Valuing Derived Datasets

The core of the computable protocol is designed to fairly value a gathered dataset. In this model, makers harvest data, and stakeholders in the market accept the data if it meets quality standard requirements. Data that’s accessed often by buyers gains listing rewards. This design seems simplistic at first blush. How for example could we value a derived dataset?

To start, what is a derived dataset? Let’s take the example of a location based data market. Suppose that datapoints consist of (latitude, longitude) tuples. A listing will in this case consist of many datapoints; say for simplicity 1000 tuples per listing. In this setup, makers would contribute location listings and earn market tokens. It’s often desirable to be able to add on additional information to augment the base data. For example, if the data were gathered in the United States, it might be useful to augment the (latitude, longitude) pairs with zipcodes. This process is called reverse geocoding and can be quite tricky to pull off since open source libraries don’t do zipcodes well at present. A reverse geocoded version of the dataset would have datapoints be tuples (latitude, longitude, zipcode). This augmented dataset is the “derived dataset”

The challenge now is how do we value this derived dataset? One possibility is that this derived dataset isn’t represented directly on-chain. That is, an interested party can purchase access to the original dataset and construct a derived dataset with reverse geocodings which they proceed to sell independently. It’s then the responsibility of this party to value the new dataset, perhaps using the data market protocol for this purpose. Alternatively, if the interested party operates the datatrust for the original market, they can just perform this augmentation directly on the raw data. Both of these options have the advantage of simplicity, since the protocol doesn’t need to track complex data lineages. The first mainnet version of Computable data markets will enable these types of derived datasets.

Let’s consider a more complex example. Suppose that a second data market contains points of interest (locations such as stores or landmarks). In this case, the listing for a point of interest (POI) would be a tuple (POI-latitude, POI-longitude, POI-description). A derived dataset might consist of a “join” of sorts between both data markets. This derived dataset would have tuples of the form (latitude, longitude, POI) where each location tuple was annotated with a point-of-interest that it might correspond to.

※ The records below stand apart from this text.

From an optimization exercise on the open Yosys and OpenROAD flow, aimed at small area and a short achievable clock period; shortcuts taken in it are not production practice.
RTL that was checked went through simulation tests only; none was proved equivalent to the original.
For runs 4 to 6, only the layout was checked, not whether the RTL still works.

===== flow/flow/run.sh =====
#!/bin/bash
# Standard ORFS layout, except that synthesis maps the logic with an
# area-oriented ABC script and without Yosys's full-adder extraction, and
# the port buffers are the smallest buffer cell.
set -euo pipefail
W=$(pwd)
rm -rf "$W/scripts_area"
cp -r "$FLOW_HOME/scripts" "$W/scripts_area"
cp "$W/flow/abc_area.script" "$W/scripts_area/abc_area.script"
SCRIPTS_DIR="$W/scripts_area" ADDER_MAP_FILE= bash standard.sh synth > "$W/synth.log" 2>&1
export BUFFER_PORTS_ARGS="-buffer_cell sky130_fd_sc_hd__buf_1"
bash standard.sh > "$W/layout.log" 2>&1

===== flow/flow/abc_area.script =====
strash
dc2
dch -f
amap -x
topo
stime -c

===== flow/standard.sh =====
#!/bin/bash
# synth_recipe.tcl (not shown) runs the flow's synth.tcl, then flattens the netlist and writes it again
# the make line also repeats each setting of config.mk as NAME=value (left out here)
make -C /OpenROAD-flow-scripts/flow DESIGN_CONFIG=/design/flow/config.mk WORK_HOME=/design/flow/orfs CLKGATE_MAP_FILE= SYNTH_SCRIPT=/design/flow/synth_recipe.tcl "${@:-finish}"

===== flow/config.mk =====
export PLATFORM = sky130hd
export DESIGN_NAME = Top
export DESIGN_NICKNAME = Top
export VERILOG_FILES = /design/flow/design.v
export SDC_FILE = /design/flow/constraint.sdc
export NUM_CORES = 4
export LEC_CHECK = 0
export ABC_AREA = 1
export CAP_MARGIN = 20
export CORE_MARGIN = 2
export CORE_UTILIZATION = 40
export CTS_BUF_LIST = sky130_fd_sc_hd__clkbuf_8
export SLEW_MARGIN = 20

===== flow/constraint.sdc =====
create_clock -name core_clock -period 76.0 [get_ports {clk}]
set_input_delay 15.2000 -clock core_clock [delete_from_list [all_inputs] [get_ports {clk}]]
set_output_delay 15.2000 -clock core_clock [all_outputs]
set_load 0.01 [all_outputs]

===== flow/design.v =====
module Top(
	input clk,
	input reset,
	input signed [31:0] n,
	output reg signed [31:0] c
);
	reg [6:0] x;
	wire s = n[31];
	wire [4:0] rem [4:29];
	wire [24:0] q;
	assign rem[4] = {1'b0, n[30:27]} + {1'b0, s, 2'b00, s};    
	genvar i;
	generate
		for (i = 4; i < 29; i = i + 1) begin : div
			wire [4:0] r = rem[i];
			wire b = n[30-i];
			wire o = r[1] | r[0] | b;
			wire ge = r[4] | (r[3] & r[2] & o);    
			assign q[28-i] = ge;
			assign rem[i+1] = {r[3] ^ (ge & r[2] & o), r[2] ^ (ge & o),
			                   r[1] ^ (ge & ~r[0] & ~b), r[0] ^ (ge & ~b), b ^ ge};
		end
	endgenerate
	wire [6:0] rr = {rem[29], n[1:0]};    
	wire [7:0] sm = {1'b0, x} + {1'b0, rr};
	wire ge100 = (sm >= 8'd100);
	wire le100 = (sm <= 8'd100);
	wire [6:0] xn = ge100 ? sm[6:0] - 7'd100 : sm[6:0];
	wire xz = (x == 7'd0);
	wire rz = (rr == 7'd0);
	wire k0 = s ? (~xz & le100) : (ge100 | (xz & rz));
	wire k1 = s & xz & rz;
	always @(posedge clk) begin
		if (reset) begin
			x <= 7'd50;
			c <= 32'sd0;
		end else begin
			x <= xn;
			c <= c + (q[24:0] ^ {25{s}}) + {k1, k0};
		end
	end
endmodule

==> flow_summary.toml, run 1 <==
[status]
status = "finished clean"

[detailed_routing]
drt-initial-drc-count = 293
dr.pass1.iters = 4
drt-total-wl_um = 9980
avgRoutedWirePerCell_um = 9.67
via_per_inst = 4.95
drc = 0
drtAntennaViolNets = 0
num_vias = 5104

[clock_network]
clk-insertion-delay-late_ns = 0.28
cts_sinks = 39
cts_resized = 0
post-cts-setup-buffer-count = 0
clock-root-buffer = "clkbuf_8"
htree_levels = 2
cts_buffer_depth = 2
clkTransAtPathRegs_ns = 0.07
cts_hold_buffers = 0
cts_tree = "done"
cts_buffers = 5

[global_routing]
grt_use_total = 0.176
grt_pass1_wl_um = 18000
antenna_found_initial = 0
grt-ovfl-total = 0
grt_pass1_vias = 4374
grt_max_degree = 47

[worst_setup_path]
slowest_delay_ns = 0.52
cp.required_ns = 76.20
crit_path_end_kind = "flip-flop"
r2r_cells = 44
cp.buffers_inverters = 10
crit_type = "primary input to flip-flop"
cpMostUsedCell = "nor2_1"
path_depth = 188
worstSetupStartpointType = "primary input"
crit_fanout = 13
worstPathArrival_ns = 46.93
critPathSlowestCell = "buf_1"
critPathTopFamily = "simple AND/OR/NAND/NOR gates"

[die]
fp.dieW_um = 109
initial_core_util = 0.409
core_region_area_sq_um = 10800
dieArea_sq_um = 12000
boundaryPins = 66
num_rows = 38
die_y_um = 109

[sta]
finalMaxSlewViolations = 0
slew_headroom = 0.532
tightest_slew_ns = 0.701
clock_skew_ns = 0.00385
holdWs_ns = 0.456
fmax_mhz = 21.4
period_needed_ns = 46.73
grt_setup_unrepaired = "no"
tns_ns = 0
setup_slack_ns = 29.27
setup_violations = 0
min_period_over_period = 0.615
hold_viol_final = 0

[cells_and_area]
fin_nets = 927
instances_no_fill = 1032
drive_gt1_frac = 0.00785
area_growth_pct = 11.4
diodes = 0

[synthesis]
ys.warnings.count = 1
synth-seq-area-share = 0.176
synth.distinct_cells = 35
syn_inst = 819
synth_area_per_cell_sq_um = 5.42
netlist_area_sq_um = 4440
synth-seq-cells = 39
syn_nets = 853

[placed_design]
place_hpwl_um = 8230
dp_slack_ns = 29.13
numPortBuffers = 65
place_congestion = 0.838
dp.cells = 1026

[hold_path]
hold_class = "flip-flop to flip-flop"
whs_path_depth = 2

[flow_run]
max_cap_violations = 0
routing by layer:
layer  routed length [um]  global-route usage
met3                  337              0.0267
met4                   19              0.0190
met5                    0                   0
met1                 5330               0.249
met2                 4300               0.291
cell families after synthesis:
kind of cell | synth area share
flops | 0.176
buf+inv | 0.0643
compound gates | 0.348
simple gates | 0.412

The creator of the derived dataset will need to have access to both of the original data markets. Let’s assume that this entity has purchased access to both original data markets and has assembled this new derived “join” dataset. The protocol itself is permissionless, so the purchaser has the ability to create a new data market which exposes this joined dataset to buyers. If they do this, then the derived dataset can be valued by the data market protocol, but with the limitation that the original makers will not profit from the derived dataset. At first look, this may seem like a limitation; shouldn’t the original maker profit from the derived dataset? However, it’s important to realize that the creator of the derived dataset has already paid for access, so the makers have seen their reward. Cutting the lineage of ownership after one purchase allows for flexibility and allows for rapid data innovation since there aren’t data rent seekers who can claim rent on derived data in perpetuity.